╭─ MATERIAL PROVIDED

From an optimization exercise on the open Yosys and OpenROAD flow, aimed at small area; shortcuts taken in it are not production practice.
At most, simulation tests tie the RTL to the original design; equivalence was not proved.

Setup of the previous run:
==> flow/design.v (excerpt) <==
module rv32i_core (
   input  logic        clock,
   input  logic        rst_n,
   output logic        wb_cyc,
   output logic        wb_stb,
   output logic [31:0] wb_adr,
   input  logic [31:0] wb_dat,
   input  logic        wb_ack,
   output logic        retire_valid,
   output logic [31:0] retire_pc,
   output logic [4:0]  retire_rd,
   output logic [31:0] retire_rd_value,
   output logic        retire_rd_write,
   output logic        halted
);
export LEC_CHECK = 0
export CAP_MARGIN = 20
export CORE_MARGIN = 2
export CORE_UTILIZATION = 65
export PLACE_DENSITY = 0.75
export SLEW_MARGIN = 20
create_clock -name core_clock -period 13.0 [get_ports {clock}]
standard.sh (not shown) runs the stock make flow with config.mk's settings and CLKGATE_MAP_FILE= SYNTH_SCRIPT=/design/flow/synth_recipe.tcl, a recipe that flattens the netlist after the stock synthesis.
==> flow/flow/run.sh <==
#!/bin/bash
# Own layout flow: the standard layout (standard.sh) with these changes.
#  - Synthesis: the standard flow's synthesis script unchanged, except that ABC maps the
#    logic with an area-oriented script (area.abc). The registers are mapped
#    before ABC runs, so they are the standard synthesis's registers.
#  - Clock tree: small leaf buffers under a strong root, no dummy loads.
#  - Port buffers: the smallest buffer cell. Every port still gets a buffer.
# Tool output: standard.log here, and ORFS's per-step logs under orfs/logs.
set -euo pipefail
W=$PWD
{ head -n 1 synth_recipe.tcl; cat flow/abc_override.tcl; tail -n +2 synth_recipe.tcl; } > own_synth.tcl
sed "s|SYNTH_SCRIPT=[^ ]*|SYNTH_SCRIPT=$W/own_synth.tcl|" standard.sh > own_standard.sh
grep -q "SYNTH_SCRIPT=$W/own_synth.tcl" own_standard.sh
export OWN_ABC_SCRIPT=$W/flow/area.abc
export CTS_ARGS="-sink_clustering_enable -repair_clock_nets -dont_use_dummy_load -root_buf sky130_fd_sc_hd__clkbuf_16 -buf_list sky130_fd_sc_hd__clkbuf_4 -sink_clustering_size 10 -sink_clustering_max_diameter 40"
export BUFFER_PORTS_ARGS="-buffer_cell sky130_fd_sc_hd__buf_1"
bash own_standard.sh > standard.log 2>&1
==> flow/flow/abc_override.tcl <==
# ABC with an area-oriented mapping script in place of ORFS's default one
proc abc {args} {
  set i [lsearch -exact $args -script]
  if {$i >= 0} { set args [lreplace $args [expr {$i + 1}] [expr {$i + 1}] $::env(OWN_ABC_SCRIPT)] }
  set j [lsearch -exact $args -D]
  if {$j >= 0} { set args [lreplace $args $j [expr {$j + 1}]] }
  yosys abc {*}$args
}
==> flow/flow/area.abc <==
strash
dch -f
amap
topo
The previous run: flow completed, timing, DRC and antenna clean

╰─
╭─ MATERIAL PROVIDED

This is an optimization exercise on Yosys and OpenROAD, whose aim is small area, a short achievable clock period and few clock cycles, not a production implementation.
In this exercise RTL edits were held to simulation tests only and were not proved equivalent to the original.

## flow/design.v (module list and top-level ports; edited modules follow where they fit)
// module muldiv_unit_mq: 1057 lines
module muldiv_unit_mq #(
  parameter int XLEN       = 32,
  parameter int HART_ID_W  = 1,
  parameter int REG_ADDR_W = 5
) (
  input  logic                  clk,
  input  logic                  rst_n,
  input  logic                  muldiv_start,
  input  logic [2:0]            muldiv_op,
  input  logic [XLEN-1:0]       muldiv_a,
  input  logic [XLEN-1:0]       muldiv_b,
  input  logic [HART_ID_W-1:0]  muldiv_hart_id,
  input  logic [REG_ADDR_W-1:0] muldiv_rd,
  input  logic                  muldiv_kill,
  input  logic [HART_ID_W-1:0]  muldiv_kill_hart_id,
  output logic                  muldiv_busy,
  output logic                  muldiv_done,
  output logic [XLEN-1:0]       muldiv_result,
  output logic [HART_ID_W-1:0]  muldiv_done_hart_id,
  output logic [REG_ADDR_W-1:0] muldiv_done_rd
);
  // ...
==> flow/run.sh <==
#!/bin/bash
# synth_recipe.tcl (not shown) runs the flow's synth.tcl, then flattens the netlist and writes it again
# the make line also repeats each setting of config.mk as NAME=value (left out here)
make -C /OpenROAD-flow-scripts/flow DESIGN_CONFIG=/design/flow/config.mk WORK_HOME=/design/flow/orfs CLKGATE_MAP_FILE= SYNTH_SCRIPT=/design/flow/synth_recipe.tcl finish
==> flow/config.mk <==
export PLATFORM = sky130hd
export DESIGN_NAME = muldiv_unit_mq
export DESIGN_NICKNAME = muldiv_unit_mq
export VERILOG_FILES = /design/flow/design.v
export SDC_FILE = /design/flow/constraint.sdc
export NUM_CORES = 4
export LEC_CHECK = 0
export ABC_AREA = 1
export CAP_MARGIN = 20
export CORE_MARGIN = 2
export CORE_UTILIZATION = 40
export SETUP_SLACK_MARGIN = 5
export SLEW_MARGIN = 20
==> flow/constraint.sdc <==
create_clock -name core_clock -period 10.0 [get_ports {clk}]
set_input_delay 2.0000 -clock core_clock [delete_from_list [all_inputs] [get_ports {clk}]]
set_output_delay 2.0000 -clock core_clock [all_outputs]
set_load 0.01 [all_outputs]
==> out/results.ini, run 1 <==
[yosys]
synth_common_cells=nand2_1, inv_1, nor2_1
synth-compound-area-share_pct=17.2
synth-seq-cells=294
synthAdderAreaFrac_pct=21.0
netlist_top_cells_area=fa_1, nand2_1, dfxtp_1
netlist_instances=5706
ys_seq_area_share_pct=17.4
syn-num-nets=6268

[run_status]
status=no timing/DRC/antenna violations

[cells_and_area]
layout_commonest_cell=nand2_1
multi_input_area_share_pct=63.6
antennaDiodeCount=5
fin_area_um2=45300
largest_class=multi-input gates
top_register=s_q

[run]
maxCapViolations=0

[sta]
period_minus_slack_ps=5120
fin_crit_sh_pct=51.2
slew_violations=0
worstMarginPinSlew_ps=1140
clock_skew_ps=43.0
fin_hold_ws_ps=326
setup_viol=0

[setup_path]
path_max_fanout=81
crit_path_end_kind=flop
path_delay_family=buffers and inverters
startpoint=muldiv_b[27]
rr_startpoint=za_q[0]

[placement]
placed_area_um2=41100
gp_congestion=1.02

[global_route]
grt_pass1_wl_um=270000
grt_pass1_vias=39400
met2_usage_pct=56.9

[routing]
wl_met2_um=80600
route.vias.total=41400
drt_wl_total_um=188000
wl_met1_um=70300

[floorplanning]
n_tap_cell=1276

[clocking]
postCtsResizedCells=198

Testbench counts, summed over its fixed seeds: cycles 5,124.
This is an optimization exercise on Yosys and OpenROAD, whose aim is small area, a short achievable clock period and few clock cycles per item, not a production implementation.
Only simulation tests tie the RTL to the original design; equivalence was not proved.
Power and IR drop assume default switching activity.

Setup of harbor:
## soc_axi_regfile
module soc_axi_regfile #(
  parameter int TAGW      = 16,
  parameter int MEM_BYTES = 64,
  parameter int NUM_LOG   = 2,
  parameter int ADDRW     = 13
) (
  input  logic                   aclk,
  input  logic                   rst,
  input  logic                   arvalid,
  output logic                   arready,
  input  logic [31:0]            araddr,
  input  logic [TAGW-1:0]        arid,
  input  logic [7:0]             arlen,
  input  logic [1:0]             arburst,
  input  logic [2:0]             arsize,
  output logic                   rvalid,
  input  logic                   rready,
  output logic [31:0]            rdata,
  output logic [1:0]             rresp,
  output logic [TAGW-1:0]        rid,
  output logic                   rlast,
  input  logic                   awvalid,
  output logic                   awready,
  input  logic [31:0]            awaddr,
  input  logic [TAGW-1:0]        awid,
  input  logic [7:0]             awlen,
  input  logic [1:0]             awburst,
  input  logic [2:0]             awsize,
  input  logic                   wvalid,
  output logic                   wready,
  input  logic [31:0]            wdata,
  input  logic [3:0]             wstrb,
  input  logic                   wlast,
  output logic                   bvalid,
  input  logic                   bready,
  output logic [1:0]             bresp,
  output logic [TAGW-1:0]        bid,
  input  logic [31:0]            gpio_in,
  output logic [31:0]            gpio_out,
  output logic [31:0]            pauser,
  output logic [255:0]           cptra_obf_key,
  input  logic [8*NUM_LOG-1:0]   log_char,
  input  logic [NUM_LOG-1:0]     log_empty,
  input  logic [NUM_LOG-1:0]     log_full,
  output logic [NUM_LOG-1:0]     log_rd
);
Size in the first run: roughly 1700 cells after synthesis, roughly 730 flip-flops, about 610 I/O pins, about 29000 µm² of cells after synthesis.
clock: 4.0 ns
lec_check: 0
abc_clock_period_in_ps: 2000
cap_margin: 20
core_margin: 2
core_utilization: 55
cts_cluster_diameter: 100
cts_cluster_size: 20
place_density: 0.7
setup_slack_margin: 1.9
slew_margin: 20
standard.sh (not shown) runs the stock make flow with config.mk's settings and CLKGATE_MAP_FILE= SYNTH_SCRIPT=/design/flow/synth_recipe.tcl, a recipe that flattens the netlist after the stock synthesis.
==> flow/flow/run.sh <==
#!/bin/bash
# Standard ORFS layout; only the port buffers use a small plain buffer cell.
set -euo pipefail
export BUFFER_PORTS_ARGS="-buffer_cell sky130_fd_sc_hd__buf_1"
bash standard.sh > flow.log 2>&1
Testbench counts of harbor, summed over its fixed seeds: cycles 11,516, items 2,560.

╰─

▶ **TO DO**:
Tally the lines above that include the word "simulation"; answer with the total only.

▶ **TASK ANSWER**:
3